Forrest Gump is probably one of the most interesting winners in this category. Like Rain Main, it can definitely be considered a modern classic – who doesn’t know about life and the box of chocolates, Forrest running or the flying feather? It’s critical acclaim combined with huge financial success should, by all accounts, make this one of the most popular Best Picture winners. But as beloved as Forrest Gump seems to be by moviegoers, the Internet is usually less kind. And I am no difference.
I don’t judge Forrest Gump on its competition at the Oscars. To be honest, I probably haven’t seen Pulp Fiction in 15 years and barely remember it. But even on its own, Forrest Gump is a movie that, for me, is far for perfect. And even far from very good.
First of all, I have to say that I hate Tom Hanks. Yes, I do. Mr. Perfect, Mr. Nice-Guy, the All-American noble everyman. But for some strange reason, his performance is probably still the only aspect of Forrest Gump I truly appreciate. I certainly don’t like the character but I won’t deny that Tom Hanks created something unique and powerful here. I would have thought that watching Tom Hanks playing this simple-minded character for two hours would annoy me to no end, but I am constantly surprised how well he actually carries this picture.
So what is it that makes me put this movie so low in my list?

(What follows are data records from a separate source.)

<file path="src/rtl/trig_monitor.sv">
// Trigger-line receiver: synchronises trig_in, counts accepted rising edges, measures their period
// and flags a stalled trigger. Define TRIG_DEGLITCH_EN to add the input stability filter.
module trig_monitor #(
    parameter int N_EXPECT        = 1000,
    parameter int TIMEOUT         = 5000000,
    parameter int DEGLITCH_CYCLES = 4
) (
    input  logic        clki,
    input  logic        rst_n,
    input  logic        trig_in,
    input  logic [31:0] ep_ctrl,
    output logic        trig_seen,
    output logic [31:0] trig_count,
    output logic [31:0] last_period,
    output logic [31:0] ep_status
);
    // state | meaning
    // IDLE  | edges ignored, waiting for arm
    // ARMED | counters cleared, waiting for the first edge (no timeout)
    // RUN   | counting edges, measuring period, watching for a stall
    // DONE  | N_EXPECT edges seen, outputs held
    // TOUT  | no edge for TIMEOUT cycles, outputs held
    typedef enum logic [2:0] {IDLE, ARMED, RUN, DONE, TOUT} state_t;

    localparam logic [31:0] N_EXP     = 32'(N_EXPECT);
    localparam logic [31:0] TOUT_LAST = 32'(TIMEOUT - 1);
    localparam logic [31:0] SAT       = '1;

    if (DEGLITCH_CYCLES < 1 || DEGLITCH_CYCLES > 255) begin : g_dg_range
        $error("trig_monitor: DEGLITCH_CYCLES must be 1..255");
    end

    logic [1:0]  sync_q;
    logic        filt_lvl;
    logic        prev_lvl;
    logic [1:0]  ctrl_q;
    logic        arm_prev;
    state_t      state;
    logic [31:0] per_cnt;
    logic [2:0]  sts;
    logic        edge_acc;
    logic        arm;
    logic        clr;
    logic [31:0] cnt_inc;
    logic        unused_ctrl;

    assign unused_ctrl = ^ep_ctrl[31:2];

    always_ff @(posedge clki or negedge rst_n) begin
        if (!rst_n) begin
            sync_q   <= 2'b00;
            prev_lvl <= 1'b0;
            ctrl_q   <= 2'b00;
            arm_prev <= 1'b0;
        end else begin
            sync_q   <= {sync_q[0], trig_in};
            prev_lvl <= filt_lvl;
            ctrl_q   <= ep_ctrl[1:0];
            arm_prev <= ctrl_q[0];
        end
    end

`ifdef TRIG_DEGLITCH_EN
    localparam logic [7:0] DG_LAST = 8'(DEGLITCH_CYCLES - 1);
    logic [7:0] dg_cnt;

    // Level flips only once the synchronised input has differed for DEGLITCH_CYCLES samples in a row.
    always_ff @(posedge clki or negedge rst_n) begin
        if (!rst_n) begin
            filt_lvl <= 1'b0;
            dg_cnt   <= 8'd0;
        end else if (sync_q[1] == filt_lvl) begin
            dg_cnt <= 8'd0;
        end else if (dg_cnt == DG_LAST) begin
            filt_lvl <= sync_q[1];
            dg_cnt   <= 8'd0;
        end else begin
            dg_cnt <= dg_cnt + 8'd1;
        end
    end
`else
    assign filt_lvl = sync_q[1];
`endif

    assign edge_acc  = filt_lvl & ~prev_lvl;
    assign arm       = ctrl_q[0] & ~arm_prev;
    assign clr       = ctrl_q[1];
    assign cnt_inc   = trig_count + 32'd1;
    assign ep_status = {29'd0, sts};

    always_ff @(posedge clki or negedge rst_n) begin
        if (!rst_n) begin
            state       <= IDLE;
            sts         <= 3'b000;
            trig_seen   <= 1'b0;
            trig_count  <= 32'd0;
            last_period <= 32'd0;
            per_cnt     <= 32'd0;
        end else begin
            trig_seen <= 1'b0;
            if (clr) begin
                state       <= IDLE;
                sts         <= 3'b000;
                trig_count  <= 32'd0;
                last_period <= 32'd0;
                per_cnt     <= 32'd0;
            end else if (arm) begin
                state       <= ARMED;
                sts         <= 3'b001;
                trig_count  <= 32'd0;
                last_period <= 32'd0;
                per_cnt     <= 32'd0;
            end else begin
                case (state)
                    ARMED: begin
                        if (edge_acc) begin
                            trig_count <= 32'd1;
                            per_cnt    <= 32'd0;
                            trig_seen  <= 1'b1;
                            if (N_EXP == 32'd1) begin
                                state <= DONE;
                                sts   <= 3'b010;
                            end else begin
                                state <= RUN;
                                sts   <= 3'b001;
                            end
                        end
                    end
                    RUN: begin
                        // An edge in the timeout cycle still counts and keeps us running.
                        if (edge_acc) begin
                            trig_count  <= cnt_inc;
                            per_cnt     <= 32'd0;
                            trig_seen   <= 1'b1;
                            last_period <= (per_cnt == SAT) ? SAT : per_cnt + 32'd1;
                            if (N_EXP != 32'd0 && cnt_inc == N_EXP) begin
                                state <= DONE;
                                sts   <= 3'b010;
                            end
                        end else if (per_cnt == TOUT_LAST) begin
                            state <= TOUT;
                            sts   <= 3'b100;
                        end else if (per_cnt != SAT) begin
                            per_cnt <= per_cnt + 32'd1;
                        end
                    end
                    default: ;
                endcase
            end
        end
    end
endmodule
</file>
<file path="config.mk">
export PLATFORM = sky130hd
export DESIGN_NAME = trig_monitor
export DESIGN_NICKNAME = d
export VERILOG_FILES = /design/src/rtl/trig_monitor.sv
export SDC_FILE = /design/constraint.sdc
export NUM_CORES = 1
export LEC_CHECK = 0
export CORE_MARGIN = 2
export CORE_UTILIZATION = 25
export DETAILED_ROUTE_END_ITERATION = 6
export PLACE_DENSITY_LB_ADDON = 0.05
export SYNTH_ARGS = -nofsm -noshare
export SYNTH_HDL_FRONTEND = slang
export SYNTH_SLANG_ARGS = --single-unit
export TNS_END_PERCENT = 100
</file>
<file path="constraint.sdc">
create_clock -name clki -period 4.65 [get_ports clki]
set_clock_uncertainty 0.2 [all_clocks]
set_input_delay 1.1625 -clock clki [delete_from_list [all_inputs] [get_ports clki]]
set_output_delay 1.1625 -clock clki [all_outputs]
set_load 0.005 [all_outputs]
</file>
* Yosys cells after proc, flatten, opt, wreduce, memory -nomap -nowiden
Index checks and enable logic that the tools add are counted.
Widths: inputs -> output; s select.
** Operators by class
- Add/sub/neg operators :: 2
- Equality and inequality tests :: 12
- Muxes and demuxes :: 34
- Bitwise logic cells :: 4
- Reductions and logical operators :: 8
** Operator list (count)
- $mux 32 :: 15
- $pmux 32 s2 :: 2
- $add 32x1->32 const B :: 2
- $mux 3 :: 11
- $eq 32x10->1 const B :: 1
- $eq 32x23->1 const B :: 1
- $eq 32x32->1 const B :: 1
- $ne 32x32->1 const B :: 1
- $ne 5x5->1 const B :: 4
- $pmux 3 s2 :: 2
- $ne 4x4->1 const B :: 2
- $reduce_and 4->1 :: 2
- $reduce_bool 3->1 :: 2
- $mux 1 :: 4
- $reduce_bool 4->1 :: 1
- $eq 3x1->1 const B :: 1
- $eq 3x2->1 const B :: 1
- $reduce_and 3->1 :: 1
- $and 1x1->1 :: 2
- $not 1->1 :: 2
- $reduce_and 2->1 :: 1
- $reduce_or 2->1 :: 1
** Word-level totals
- Register bits :: 109
- Input bits :: 35

* Logic depth before layout (Yosys ltp)
- Depth in word-level cells :: 7
- Depth in mapped cells :: 10

* Worst setup path after synthesis
No wires, ideal clock.
- Kind :: reg2reg
- From :: register trig_count[0]
- To :: register state[1]
- Library setup time :: 0.087 ns
- Arrival :: 2.709 ns
- Setup slack :: 1.654 ns
- Stages on the path, launching flop included :: 10
- Path buffers :: 0
- Period minus slack after synthesis :: 2.996 ns
- Path through :: dfrtp_1 > ha_1 > nand3_2 > or3_4 > or4b_1 > o311ai_0 > nand4_1 > a211o_1 > or4b_1 > o211ai_1
** Between the ends
- Longest elaborated chain between the ends :: 4
** Ends and longest elaborated chain
- start, declared :: RTL line 13 : output logic [31:0] trig_count,
- start signal, assigned :: RTL line 132 : trig_count <= cnt_inc;
- $add 32x1->32 :: RTL line 88 : assign cnt_inc = trig_count + 32'd1;
- $eq 32x10->1 :: RTL line 136 : if (N_EXP != 32'd0 && cnt_inc == N_EXP) begin
- $ne 5x5->1 (no line)
- $reduce_and 4->1 (no line)
- end signal, assigned :: RTL line 93 : state <= IDLE;
- end signal, assigned :: RTL line 137 : state <= DONE;
- end signal, assigned :: RTL line 141 : state <= TOUT;
- end, declared :: RTL line 38 : state_t state;
No other way between the ends.
A chain may end at the register's enable or synchronous reset.

* Worst setup path after layout
- From :: register trig_count[2]
- To :: register state[1]
The elaborated chain is that of the path after synthesis.

==> flow_summary.ini <==
[timing]
timing.fmax_mhz = 293
worstMarginPinSlew_ns = 1.04
drv_slew = 0
post-route-min-period_ns = 3.42
tns_ns = 0
finalSetupViolCount = 0
rsz0062_at_grt = false
max_slew_margin_pct = 30.7
hold_viol_final = 0
timing.final.crit_share_pct = 73.5

[layout]
antennaDiodeCount = 0
areaGrowthSynthToFinish_pct = 19.6
finalNetCount = 832
final_cells = 1128
final_layout_size_suffix_gt1_share_pct = 5.76

[clock_tree]
tritoncts = done
htreeDepth = 3
cts_setup_buffers = 0
clock_latency_ns = 0.36
clock_path_buffers = 2
cts_sinks = 108
post_cts_resize_count = 0
clockRootBuffer = clkbuf_16
path_clk_slew_ns = 0.07
ctsHoldBuffers = 0
cts_buffers = 9

[die]
dieHeight_um = 164
coreArea_sq_um = 25200
initial_core_util_pct = 25.4
rows = 58
chipWidth_um = 164
dieArea_sq_um = 26900
io_pins = 132

[routing]
drt.antenna.violating_nets = 0
viasPerCell = 4.98
routed_wl_um = 19600
drc = 0
drt_first_pass_iters = 5
vias = 5612
drt_iter0_drc = 394
routedWlPerCell_um = 17.4

[worst_setup_path]
startpoint = trig_count[2]$_DFFE_PN0P_
critPathCapture = state[1]$_DFFE_PN0P_
critical_path_arrival_ns = 3.49
max_stage_delay_ns = 0.60
crit_chain = nand3_2 -> or4_4 -> nor4_2 -> xnor2_1 -> nand4_1 -> a211o_1 -> or4b_1 -> o211ai_1
critPathSlowestCell = or4_4
required_ns = 4.72
start_kind = flop
rr_endpoint = state[1]$_DFFE_PN0P_
reg2reg_from = trig_count[2]$_DFFE_PN0P_
path_class = flop to flop
reg2reg_depth = 8
reg2reg_slack_ns = 1.23
endpoint_kind = flop
crit_fanout = 11

[job]
drv_cap = 0

[place]
place_congestion = 0.797
placed_cells = 1113
io_buffers = 72
post-dp-hpwl_um = 13700

[synth]
netlist_instances = 743
ys_seq_area_share_pct = 42.2
synthAdderAreaFrac_pct = 0.586
synth_top_flop_cell = dfrtp_1
avgSynthCellArea_sq_um = 8.62
yosys_warnings = 0
syn-cell-area_sq_um = 6400
ys_ff_latch = 108
synth_compound_area_share_pct = 21.4
async_flop_share_pct = 100
synthXorXnorAreaFrac_pct = 4.10
synthSimpleGateAreaFrac_pct = 24.6
ys_types = 58
synth_edf_count = 0
synth_top_family_by_area = simple AND/OR/NAND/NOR gates
synth_mux_area_share_pct = 0.469

[global_routing]
grt_pass1_wl_um = 31800
grt_pass1_vias = 5747
antenna_found_initial = 0
overflow = 0
grt_start_max_net_pins = 57
grtUsageTotal_pct = 15.1

[min_path]
min_path_type = flop to flop

[power_and_ir_drop]
internal_power_mw = 1.39
p_sw_share_pct = 24.0
p_comb_share_pct = 4.9
pwr-share-clk_pct = 43.4
power_mw = 1.83
p_seq_share_pct = 51.7
power_density_nw_per_um2 = 240
ir_drop_mv = 0.161
leakage_nw = 3.30
p_switching_mw = 0.440

[status]
status = finished, final reports clean
[per-stage QoR]
stage | hold slack (ns) | utilization (%) | setup WS (ns) | cell area (sq um)
after floorplan | 0.131 | - | 1.65 | 6510
after global placement | 0.145 | 29.2 | 1.28 | 7360
after detailed placement | 0.143 | 29.2 | 1.26 | 7360
after CTS | 0.160 | 30.4 | 1.24 | 7650
after global routing | 0.167 | 30.4 | 0.936 | 7650
final | 0.158 | 30.4 | 1.23 | 7650
[placed cells by master (no fill, tap or decap), types with 8 or more instances in the layout]
master             n
nor2_1            59
and2_1             9
nand4_1           20
o21ai_0           88
xnor2_1           18
conb_1            29
nand3_1           32
nor3_1            14
o31ai_1           27
nand2_1           77
dfrtp_1          108
clkbuf_16          9
a21o_1            30
nor4_1             8
clkdlybuf4s50_1   71
a21oi_1           45
xor2_1            12
nand2b_1          12
buf_4             13
and4_1             8
and3_1            25
[state kept, by name, indices dropped and copies added, names as in the netlist]
register,cells
state,2
sts,3
trig_count,32
arm_prev,1
last_period,32
per_cnt,32
prev_lvl,1
ctrl_q,2
sync_q,2
trig_seen,1
[synthesized netlist by cell type (all sizes together) (12+ instances only)]
cell type | count | area share, %
buf | 35 | 3.9
a21oi | 46 | 3.6
a21o | 30 | 3.5
nor3 | 14 | 1.1
nor4 | 12 | 2.0
xnor2 | 18 | 2.5
o31ai | 27 | 3.2
clkbuf | 38 | 2.2
dfrtp | 108 | 42
nor2 | 60 | 3.5
nand3 | 34 | 2.8
nand2 | 78 | 4.6
nand2b | 12 | 1.2
nand4 | 20 | 2.0
and3 | 25 | 2.4
xor2 | 12 | 1.6
o21ai | 88 | 6.9
[power groups by stage]
stage                     Clock (mW)  Sequential, mW  Combinational (mW)
after global routing           0.873           0.949               0.103
after floorplan                    0           0.967              0.0605
after global placement             0           0.967              0.0911
after detailed placement           0           0.967              0.0920
final                          0.797           0.948              0.0892
after CTS                      0.838           0.948              0.0924
[cell families (layout without fill, tap and decap cells)]
group,after synthesis,after routing
AO/OA/AOI/OAI,223,223
XOR/XNOR,30,30
adder cells (fa/ha/maj),3,3
buffers and inverters,78,105
flip-flops,108,108
multiplexers,3,3
other,1,29
AND/OR/NAND/NOR,297,297
[worst min-delay path by stage]
stage	startpoint	to	cells past startpoint
5_1_grt	sync_q[0]$_DFF_PN0_	sync_q[1]$_DFF_PN0_	0
3_3_place_gp	sync_q[0]$_DFF_PN0_	sync_q[1]$_DFF_PN0_	0
4_1_cts	sync_q[0]$_DFF_PN0_	sync_q[1]$_DFF_PN0_	0
2_1_floorplan	sync_q[0]$_DFF_PN0_	sync_q[1]$_DFF_PN0_	0
3_5_place_dp	sync_q[0]$_DFF_PN0_	sync_q[1]$_DFF_PN0_	0
6_report	sync_q[0]$_DFF_PN0_	sync_q[1]$_DFF_PN0_	0
[area by class of cell]
type | instances | area, sq um
multi-input cells | 585 | 3400
clock inverters | 5 | 52.6
repair buffers | 85 | 828
fillers | 2691 | 17500
inverters | 5 | 18.8
well taps | 330 | 413
clock buffers | 10 | 239
flip-flops and latches | 108 | 2700
[per-layer routing]
metal	GRT usage (%)	wire, um	vias to the layer above
met2	26.5	9820	112
met3	2.70	742	15
met4	4.47	333	0
met1	18.9	8730	2749
met5	0	0	-
li1	-	-	2736
[worst max-delay path, delay by kind of cell, from the launching register on]
family          cells  cell delay, ns
simple gates        5            1.95
flops               1            0.56
compound gates      2            0.45
xor+xnor            1            0.18
No activity file was read; power rests on OpenSTA's default activity.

There are a variety of reasons.
I think what bothers me most is the simple presentation of everything – the glorification of the character of Forrest who (literally) runs through life without ever realizing what he is doing, the simplification of matters like child abuse and war, the denunciation of Jenny and everything she stands for and so on. At the end of Forrest Gump, I always feel like the people who spend so much time running with him through the USA until he finally stops and goes home, leaving them alone and confused – I, too, feel as if I followed him for no particular reason. There is so much happening in his life but it’s all superficial, almost drowning in its own pretentiousness. It seems that everything that is happening in Forrest’s life is thrown together without really ever thinking about why is presented in this way, why the plot goes there and what it ultimately means. The scene when Forrest gives a speech to talk about his opinion on war symbolizes it best – the microphone goes off and his words can’t be heard. It’s an easy why out for a whole movie that wants to say a lot but always goes quiet whenever it actually shouldn’t be.
I also don’t know what to think about the fact that Forrest Gump proclaims that he was a born soldier – do you serve your country best when you don’t have a thought of your own? Does Forrest ever know why he is Vietnam? Do the movie makers even know?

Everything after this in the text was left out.